India had an estimated 1.31 million malaria cases and 23,990 deaths in India, where more than half of the population (698 million) is at risk of infection, according to the World Malaria Report 2017 by WHO. India accounted for 6% of all malaria cases in the world, 6% of the deaths, and 51% of the global P. vivax cases.
Speaking about this, Padma Shri Awardee Dr KK Aggarwal, President, HCFI, said, “Availability of this drug in India has the possibility to make a huge difference to the treatment of malaria as P. vivax is sensitive to treatment. For India to achieve the target of eliminating malaria by 2030, it is mandatory that the transmission of P. vivax is curbed. India still has an extremely weak malaria surveillance system. Each case of malaria has been shown to cost households at least US $2.67 (range US $0.34–7.66) in direct out-of-pocket expenses. In adults, this leads to an average of 3.4 days (range 2–6 days) of lost productivity, at a minimum additional indirect cost of US $10.85. Despite efforts at various levels, this disease still remains an acute public health challenge.”
The ‘T3’ initiative of the WHO Global Malaria Program supports malaria-endemic countries in their efforts to achieve universal coverage with diagnostic testing and antimalarial treatment, as well as in strengthening their malaria surveillance systems T3 stands for Test, Treat, and Track.

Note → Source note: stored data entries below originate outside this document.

$ cat config.mk
export PLATFORM = sky130hd
export DESIGN_NAME = div_ctrl
export DESIGN_NICKNAME = d
export VERILOG_FILES = /design/src/rtl/div_ctrl.sv
export SDC_FILE = /design/constraint.sdc
export NUM_CORES = 1
export LEC_CHECK = 0
export BUFFER_PORTS_ARGS = -buffer_cell sky130_fd_sc_hd__buf_2
export CORE_ASPECT_RATIO = 1.5
export CORE_MARGIN = 5
export CORE_UTILIZATION = 38
export CTS_BUF_LIST = sky130_fd_sc_hd__clkbuf_8
export DETAILED_ROUTE_END_ITERATION = 10
export PLACE_DENSITY = 0.62
export SLEW_MARGIN = 15
export SYNTH_ARGS = -nofsm -noshare
export SYNTH_HDL_FRONTEND = slang
export SYNTH_SLANG_ARGS = --single-unit
$ cat constraint.sdc
create_clock -name clk -period 2.4 [get_ports clk]
set_clock_uncertainty 0.2 [all_clocks]
set_input_delay 0.24 -clock clk [delete_from_list [all_inputs] [get_ports clk]]
set_output_delay 0.24 -clock clk [all_outputs]
set_load 0.02 [all_outputs]
$ cat src/rtl/div_ctrl.sv
// div_ctrl: sequences RISC-V DIV/DIVU/REM/REMU onto a shared multi-cycle divider with special-case and last-result reuse
module div_ctrl #(
  parameter int WIDTH    = 32,
  parameter bit CACHE_EN = 1'b1
) (
  input  logic             clk,
  input  logic             rst,
  input  logic             req_valid,
  input  logic [1:0]       req_op,
  input  logic [WIDTH-1:0] req_rs1,
  input  logic [WIDTH-1:0] req_rs2,
  input  logic [4:0]       req_rd,
  input  logic             flush,
  output logic             stall,
  output logic             resp_valid,
  output logic [WIDTH-1:0] resp_data,
  output logic [4:0]       resp_rd,
  output logic             div_start,
  output logic [WIDTH-1:0] div_dividend,
  output logic [WIDTH-1:0] div_divisor,
  output logic             div_sign,
  input  logic             div_busy,
  input  logic [WIDTH-1:0] div_quotient,
  input  logic [WIDTH-1:0] div_remainder
);
  localparam logic [2:0] IDLE = 3'd0, LAUNCH = 3'd1, WAIT = 3'd2, DRAIN = 3'd3, DONE = 3'd4;
  localparam logic [WIDTH-1:0] MIN = {1'b1, {(WIDTH-1){1'b0}}};
  logic [2:0]       state_q, state_d;
  logic             sel_rem_q, sel_rem_d, sign_q, sign_d;
  logic [WIDTH-1:0] rs1_q, rs1_d, rs2_q, rs2_d, quo_q, quo_d, rem_q, rem_d;
  logic [4:0]       rd_q, rd_d;
  logic             c_valid_q, c_valid_d, c_sign_q, c_sign_d;
  logic [WIDTH-1:0] c_rs1_q, c_rs1_d, c_rs2_q, c_rs2_d, c_quo_q, c_quo_d, c_rem_q, c_rem_d;
  logic             accept, ovf, hit;
  assign accept = req_valid && !flush && !div_busy;
  assign ovf = !req_op[0] && req_rs1 == MIN && req_rs2 == '1;
  assign hit = CACHE_EN && c_valid_q && c_rs1_q == req_rs1 && c_rs2_q == req_rs2 && c_sign_q == !req_op[0];
  always_comb begin
    state_d = state_q;
    sel_rem_d = sel_rem_q;
    sign_d = sign_q;
    rs1_d = rs1_q;
    rs2_d = rs2_q;
    rd_d = rd_q;
    quo_d = quo_q;
    rem_d = rem_q;
    c_valid_d = c_valid_q;
    c_sign_d = c_sign_q;
    c_rs1_d = c_rs1_q;
    c_rs2_d = c_rs2_q;
    c_quo_d = c_quo_q;
    c_rem_d = c_rem_q;
    case (state_q)
      IDLE: if (accept) begin
        sel_rem_d = req_op[1];
        sign_d = !req_op[0];
        rs1_d = req_rs1;
        rs2_d = req_rs2;
        rd_d = req_rd;
        state_d = DONE;
        if (req_rs2 == '0) begin
          quo_d = '1;
          rem_d = req_rs1;
        end else if (ovf) begin
          quo_d = MIN;
          rem_d = '0;
        end else if (hit) begin
          quo_d = c_quo_q;
          rem_d = c_rem_q;
        end else state_d = LAUNCH;
      end
      LAUNCH: state_d = flush ? IDLE : WAIT;
      WAIT: if (flush) state_d = DRAIN;
      else if (!div_busy) begin
        quo_d = div_quotient;
        rem_d = div_remainder;
        c_valid_d = 1'b1;
        c_sign_d = sign_q;
        c_rs1_d = rs1_q;
        c_rs2_d = rs2_q;
        c_quo_d = div_quotient;
        c_rem_d = div_remainder;
        state_d = DONE;
      end
      DRAIN: state_d = div_busy ? DRAIN : IDLE;
      default: state_d = IDLE;
    endcase
  end
  always_ff @(posedge clk) begin
    if (rst) begin
      state_q <= IDLE;
      sel_rem_q <= 1'b0;
      sign_q <= 1'b0;
      rs1_q <= '0;
      rs2_q <= '0;
      rd_q <= '0;
      quo_q <= '0;
      rem_q <= '0;
      c_valid_q <= 1'b0;
      c_sign_q <= 1'b0;
      c_rs1_q <= '0;
      c_rs2_q <= '0;
      c_quo_q <= '0;
      c_rem_q <= '0;
    end else begin
      state_q <= state_d;
      sel_rem_q <= sel_rem_d;
      sign_q <= sign_d;
      rs1_q <= rs1_d;
      rs2_q <= rs2_d;
      rd_q <= rd_d;
      quo_q <= quo_d;
      rem_q <= rem_d;
      c_valid_q <= c_valid_d;
      c_sign_q <= c_sign_d;
      c_rs1_q <= c_rs1_d;
      c_rs2_q <= c_rs2_d;
      c_quo_q <= c_quo_d;
      c_rem_q <= c_rem_d;
    end
  end
  assign div_start = state_q == LAUNCH && !flush;
  assign resp_valid = state_q == DONE && !flush;
  assign resp_data = resp_valid ? (sel_rem_q ? rem_q : quo_q) : '0;
  assign resp_rd = resp_valid ? rd_q : '0;
  assign stall = req_valid && !resp_valid;
  assign div_dividend = rs1_q;
  assign div_divisor = rs2_q;
  assign div_sign = sign_q;
endmodule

Adding further, Dr Aggarwal, who is also the Vice President of CMAAO, said, “Malaria is entirely a preventable disease. It is also a treatable disease provided it is diagnosed and treated in time. The symptoms of malaria are non-specific and can be variable. Thus, it may be mistaken for other diseases such as viral infections, typhoid and the diagnosis of malaria may be missed as a result.”
Tafenoquine is a long-acting 8-aminoquinoline that, like primaquine, targets P. vivax hypnozoites. A phase IIb trial of adults in Asia and South America found that a single dose of tafenoquine in conjunction with chloroquine may be more effective at preventing P. vivax relapse than a 14-day course of primaquine with chloroquine. As with primaquine, tafenoquine can induce hemolytic anemia in patients with glucose-6-phosphate dehydrogenase (G6PD) deficiency.
Some tips from HCFI.
- Do not let water stagnate in your house and the surrounding areas. If any utensil or container that stores water is cleaned properly once in a week, there are no chances of mosquito breeding.
- Using mosquito nets/repellents in the night may not prevent malaria because these mosquitoes bite during the day time.
- Mosquitoes that do not produce a sound do not cause diseases.
- Wearing full sleeves shirt and trousers can prevent mosquito bites. Mosquito repellent can be helpful during the day.